Introduction: Unmet obstetric need is an estimate of the number of women needing a major obstetric intervention for life-threatening complications who did not have access to appropriate care. There is limited evidence about unmet need for emergency obstetric care facilities in rural Ethiopia. This study identifies Major Obstetric Intervention for Absolute Maternal Indication.
Methods: A two years facility based Cross-sectional retrospective study was conducted from April 2012 to April 2014 at Tarcha General Hospital south-west Ethiopia. Data were collected using structured questioners by trained data collectors from Patient medical records. The collected data was analyzed using SPSS version 16.0. Descriptive statistics and inferential statistics was used to analyze the data.

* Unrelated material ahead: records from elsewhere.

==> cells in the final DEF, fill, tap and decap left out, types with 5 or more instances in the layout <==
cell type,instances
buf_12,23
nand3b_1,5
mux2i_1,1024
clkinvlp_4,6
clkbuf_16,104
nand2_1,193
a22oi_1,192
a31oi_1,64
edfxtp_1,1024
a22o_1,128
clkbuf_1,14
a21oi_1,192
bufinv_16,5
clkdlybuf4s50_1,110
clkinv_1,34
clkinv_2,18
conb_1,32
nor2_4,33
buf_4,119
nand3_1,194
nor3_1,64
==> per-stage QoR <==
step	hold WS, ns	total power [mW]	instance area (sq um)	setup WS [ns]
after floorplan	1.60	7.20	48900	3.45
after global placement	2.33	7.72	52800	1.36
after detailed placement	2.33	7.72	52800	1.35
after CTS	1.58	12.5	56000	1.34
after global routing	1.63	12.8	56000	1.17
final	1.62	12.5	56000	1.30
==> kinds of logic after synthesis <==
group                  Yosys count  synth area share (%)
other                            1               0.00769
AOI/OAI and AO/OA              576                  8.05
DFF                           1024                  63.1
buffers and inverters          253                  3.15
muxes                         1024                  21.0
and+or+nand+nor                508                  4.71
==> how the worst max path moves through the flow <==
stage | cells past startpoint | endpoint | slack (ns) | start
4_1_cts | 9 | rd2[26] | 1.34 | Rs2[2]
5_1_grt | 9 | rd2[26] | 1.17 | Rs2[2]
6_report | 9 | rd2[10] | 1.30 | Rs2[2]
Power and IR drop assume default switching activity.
[flow/run.sh]
#!/bin/bash
# OpenROAD 26Q1-2900-gdf79404cd8, Yosys 0.63+post, stock flow scripts
make -C /OpenROAD-flow-scripts/flow DESIGN_CONFIG=/design/flow/config.mk WORK_HOME=/design/flow/orfs finish
[flow/config.mk]
export PLATFORM = sky130hd
export DESIGN_NAME = pwm_ctr
export DESIGN_NICKNAME = pwm_ctr
export VERILOG_FILES = /design/flow/design.v
export SDC_FILE = /design/flow/constraint.sdc
export NUM_CORES = 4
export LEC_CHECK = 1
export CORE_UTILIZATION = 50
[flow/constraint.sdc]
current_design pwm_ctr

set clk_period 11.0
set clk_io_pct 0.2

create_clock -name clk0 -period $clk_period [get_ports {core_clk}]
create_clock -name clk1 -period $clk_period [get_ports {pclk}]

set non_clock_inputs [all_inputs -no_clocks]
set_input_delay [expr $clk_period * $clk_io_pct] -clock clk0 $non_clock_inputs
set_output_delay [expr $clk_period * $clk_io_pct] -clock clk0 [all_outputs]
[flow/design.v]
 module   apb_slave
	(
		input               pclk        ,
		input               rsn         ,
		input [31:0]        paddr       ,
		input [15:0]        pwdata      ,
		input               pwrite      ,
		input               psel        ,
		input               penable     ,
		input [1:0]         pstrb       ,
		output reg [15:0]   prdata      ,
		input               pready      ,
		output              pslverr     ,
        output reg [15:0]   MEM0,
        output reg [15:0]   MEM1 
	);
    assign pslverr  = 0;
    assign pready   = 1;
    always@(posedge pclk or negedge rsn)  
    if (!rsn)   begin 
        MEM0    <= 0;
        MEM1    <= 0;
        prdata  <= 0;
    end else if (psel&penable) begin 
        if (pwrite)  begin 
            if      ( (paddr==32'd0) && (pstrb[0]==1) ) MEM0[ 7:0] <= pwdata[7:0];            
            else if ( (paddr==32'd0) && (pstrb[1]==1) ) MEM0[15:8] <= pwdata[7:0];
            else if ( (paddr==32'd1) && (pstrb[0]==1) ) MEM1[ 7:0] <= pwdata[7:0];            
            else if ( (paddr==32'd1) && (pstrb[1]==1) ) MEM1[15:8] <= pwdata[7:0];
        end else if (!pwrite) begin 
            if      ( (paddr==32'd0)  ) prdata <= MEM0;   
            else if ( (paddr==32'd1)  ) prdata <= MEM1;         
        end 
    end
endmodule
 module   pwm_config
	(
		input          pclk,     
        input          core_clk,   
		input          rsn,     
        input       [15:0]  MEM0,
        input       [15:0]  MEM1,
		output       [15:0]  data,      
		output       [ 3:0]  PWM_PRD,  
        output       [ 2:0]  PWM_RES,  
        output               PWM_POL  
	);
    reg [2:0] STATE;  
    wire [2:0] STATE_WAIT =0;
    wire [2:0] STATE_READY=1;
    wire [2:0] STATE_LOCK =2;
    wire [2:0] STATE_VALID=3;
    wire [2:0] STATE_END  =4;
    reg valid, ready;
    reg [31:0]  LOCK, MEMO;
    reg ready_pclk;
    always@(posedge pclk or negedge rsn)  
    if (!rsn) 
        ready_pclk <= 0; 
    else 
        ready_pclk <= ready;
    always@(*)
    begin 
        STATE=STATE_WAIT;
        if ( (valid==0) && (ready==0)                       ) STATE=STATE_WAIT ;
        if ( (valid==0) && (ready==1) && (ready_pclk==0)    ) STATE=STATE_READY;
        if ( (valid==0) && (ready==1) && (ready_pclk==1)    ) STATE=STATE_LOCK ;
        if ( (valid==1) && (ready==1)                       ) STATE=STATE_VALID;
        if ( (valid==1) && (ready==0)                       ) STATE=STATE_END  ;
    end 
    always@(posedge pclk or negedge rsn)  
    if (!rsn) begin 
        valid<=0;  
        LOCK<= 0; 
    end else 
    case ( STATE )
        STATE_READY: LOCK<={MEM1,MEM0};   
        STATE_LOCK : valid<=1;
        STATE_END  : valid<=0; 
    endcase
    always@(posedge core_clk or negedge rsn)  
    if (!rsn) begin 
        ready <= 0; 
        MEMO<=0;
    end else 
    case ( STATE )
        STATE_WAIT  :                   ready <= 1;   
        STATE_VALID : begin MEMO<=LOCK; ready <= 0;  end   
    endcase
    assign data=MEMO[15:0];       
    assign {PWM_PRD,PWM_RES,PWM_POL}=MEMO[31:16];
endmodule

Result: During the study period, 302 major obstetric interventions were conducted and caesarean sections took the largest 245(81.5%). Laparotomies and hysterectomies were done for mothers coming from rural than urban areas which was significant at 5%. Out of 238 women with AMI majority were cephalo-pelvic disproportion (CPD) which account 91(38.2%). The number of MOI done without AMI was 74 where majority were done for fetal distress 42(65.6%). The expected number of major obstetric interventions for absolute maternal indications per expected number of births is 0.8%. The high proportion 64 (21.2%) of negative maternal outcomes in terms of morbidity 22.2% and mortality 2.65%, as well as the high perinatal mortality of 25.8%.
Conclusion: Based on the 2% threshold, with an overall level of major obstetric interventions for absolute maternal indications of 0.8% and a caesarean section rate of 0.6% and high proportion of negative maternal and perinatal outcomes has significant unmet obstetric need with a considerable rural-urban disparity.